Friday, August 25, 2006

The cure debate

Sandra's post tonight got to me. It didn't just bring on the tears, it also made me evaluate the whole "hope for a cure" thing.

We attended a ballgame tonight at Michael's school. It's 45 minutes away. Before getting in the car to come home we checked his sugar. It was 488. (Wow, I handled it so well at the time, but now just typing the number is making me cry. I just want to inject right here, for the bizillionzth time, I HATE THIS DISEASE!!!!!!!)

Anyway, on the ride home we talked about the upcoming walk. And, I can't think of the walk without thinking of a cure. It seems that most people are very hopeful for a cure in the beginning, but as the years drag on they become less hopeful. I started out with no hope at all. For the first several months I would see someone post about a cure and just think "yeah, right". That's how I coped at the time.

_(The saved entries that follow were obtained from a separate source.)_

`config.mk`:
```
export PLATFORM = sky130hd
export DESIGN_NAME = corner_nms_flat
export DESIGN_NICKNAME = d
export VERILOG_FILES = /design/src/rtl/corner_pkg.sv /design/src/rtl/corner_nms_if.sv /design/src/rtl/corner_fifo.sv /design/src/rtl/corner_nms.sv /design/src/flat_wrapper.sv
export SDC_FILE = /design/constraint.sdc
export NUM_CORES = 2
export LEC_CHECK = 0
export BUFFER_PORTS_ARGS = -buffer_cell sky130_fd_sc_hd__buf_2
export CELL_PAD_IN_SITES_DETAIL_PLACEMENT = 2
export CELL_PAD_IN_SITES_GLOBAL_PLACEMENT = 2
export CORE_UTILIZATION = 49
export CTS_CLUSTER_DIAMETER = 30
export DETAILED_ROUTE_END_ITERATION = 8
export GPL_ROUTABILITY_DRIVEN = 1
export GPL_TIMING_DRIVEN = 1
export PLACE_DENSITY = 0.77
export RECOVER_POWER = 25
export REMOVE_ABC_BUFFERS = 1
export SLEW_MARGIN = 0
export SYNTH_ARGS = -nofsm -noshare
export SYNTH_HDL_FRONTEND = slang
export SYNTH_MEMORY_MAX_BITS = 65536
export SYNTH_SLANG_ARGS = --single-unit
```
`constraint.sdc`:
```
create_clock -name clk -period 8.25 [get_ports clk]
set_input_delay 0.4125 -clock clk [delete_from_list [all_inputs] [get_ports clk]]
set_output_delay 0.4125 -clock clk [all_outputs]
set_load 0.01 [all_outputs]
```
<file path="config.mk">
export PLATFORM = sky130hd
export DESIGN_NAME = z80_pad_bridge
export DESIGN_NICKNAME = d
export VERILOG_FILES = /design/src/rtl/z80_pad_bridge.sv
export SDC_FILE = /design/constraint.sdc
export NUM_CORES = 1
export LEC_CHECK = 0
export ABC_AREA = 1
export CORE_ASPECT_RATIO = 1.1
export CORE_UTILIZATION = 30
export DETAILED_ROUTE_END_ITERATION = 8
export GPL_TIMING_DRIVEN = 1
export PLACE_DENSITY = 0.78
export SLEW_MARGIN = 0
export SYNTH_ARGS = -nofsm -noshare
export SYNTH_HDL_FRONTEND = slang
export SYNTH_SLANG_ARGS = --single-unit
export TNS_END_PERCENT = 1
</file>
<file path="constraint.sdc">
create_clock -name wb_clk_i -period 1.9 [get_ports wb_clk_i]
set_input_delay 0.57 -clock wb_clk_i [delete_from_list [all_inputs] [get_ports wb_clk_i]]
set_output_delay 0.57 -clock wb_clk_i [all_outputs]
set_load 0.02 [all_outputs]
</file>
### config.mk
export PLATFORM = sky130hd
export DESIGN_NAME = projectile_scheduler
export DESIGN_NICKNAME = d
export VERILOG_FILES = /design/src/rtl/projectile_pkg.sv /design/src/rtl/projectile_scheduler_sync_edge_detect.sv /design/src/rtl/projectile_scheduler.sv
export SDC_FILE = /design/constraint.sdc
export NUM_CORES = 1
export LEC_CHECK = 0
export CAP_MARGIN = 20
export CORE_MARGIN = 2
export CORE_UTILIZATION = 50
export DETAILED_ROUTE_END_ITERATION = 7
export GPL_ROUTABILITY_DRIVEN = 0
export PLACE_DENSITY = 0.85
export REMOVE_ABC_BUFFERS = 1
export SETUP_SLACK_MARGIN = 0.1
export SLEW_MARGIN = 5
export SYNTH_ARGS = -nofsm -noshare
export SYNTH_HDL_FRONTEND = slang
export SYNTH_SLANG_ARGS = --single-unit
export TNS_END_PERCENT = 10
### constraint.sdc
create_clock -name vga_clk -period 4.9 [get_ports vga_clk]
set_input_delay 1.225 -clock vga_clk [delete_from_list [all_inputs] [get_ports vga_clk]]
set_output_delay 1.225 -clock vga_clk [all_outputs]
set_load 0.02 [all_outputs]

But, I've been doing some research. There are a lot of great, great studies going on. But, my hope is all wrapped up in Dr. Faustman's research. I have read a great deal about what she is trying to do. I have seen a couple of interviews. This woman is for real. The first time I ever saw an interview with her, I just stared at her in awe. All I could think was of how many countless hours she has spent trying to cure my son and others like him. She's devoted her life to it. I cannot even begin to express the gratitude that I feel for her and the many others like her that are searching for a cure for this disease and all the other diseases out there too.

One reason I have to believe there will be a cure is because to believe otherwise would negate everything these people have done. I have so much admiration for these people (researchers). I can't just say, "I admire them, but I think they're wasting their time." Even if what they are doing doesn't find a cure, it still brings us closer to a cure. They can say "OK, tried that. It didn't work. Let's move on to something else."

But, the main reason I have to believe there will be a cure is because my baby believes that one day he will be cured. He, like Sandra's son Joseph, doesn't look into the future and see himself taking insulin. He sees himself "eating all the sugar I want" (direct quote from Riley) How do I look him in the eyes and say "Nope, don't think so." ? I can't. I won't.

While I will never try to squelch his hope, I do try my best to give him realistic expectations. For example, I have told him several times that if there is going to be a cure it is a long ways off. I don't put a time frame on it. Although, the number in my head is 10 years. I don't know why. But, Riley tells me he is going to get the cure when he's 10. That's 6 years from now. I just hope and pray that he knows something that I don't.

I don't feel that I've been very coherent with trying to get my point across here. What I'm trying to say is that everyone has their own coping mechanisms. Some people say there will never be a cure because if there isn't one they will just be disappointed. Some believe there will be a cure because they can't imagine dealing with it for the rest of their lives.

My point is, they are both right. I don't think anyone should try to convince someone of the cure if they don't want to be. And, I certainly don't believe that anyone should try to squash someone else's hope. Because, either way, they are doing what needs to be done to cope with the situation they are in.

But me, I'm on the hope team. I cannot imagine giving up and saying that Riley will never be cured. I just can't. Will I still feel this way 15 years from now if there's still not a cure? I don't know. I hope I won't have to find out.

2 comments:

Scott K. Johnson said...

Hi Penny,

I think you have a very healthy outlook on this subject.

I too believe in the cure, but just don't know when it will happen. I hope it is soon, but also realize that it may not be.

I think there is damage done when the docs tell us at the time of diagnosis that a cure is "5 years away". So, I appreciate your work to set realistic expectations.

That will help Riley.

Penny said...

Scott,

I try to be as honest with Riley as I can. I certainly don't want to give him false hope, but I do want him to have hope none the less.

As far as when the cure will come, I have heard so many people say they were told at diagnosis it would be in 5 years. Why is that? Why is 5 the magic number? I think that it's because a lot of docs think they are supposed to know everything. Some have problems just saying "I don't know"

Riley's endo. (who I just love) just says there will be a cure one day, but she doesn't know when and that it won't be any time soon. I think that's the best way to handle it.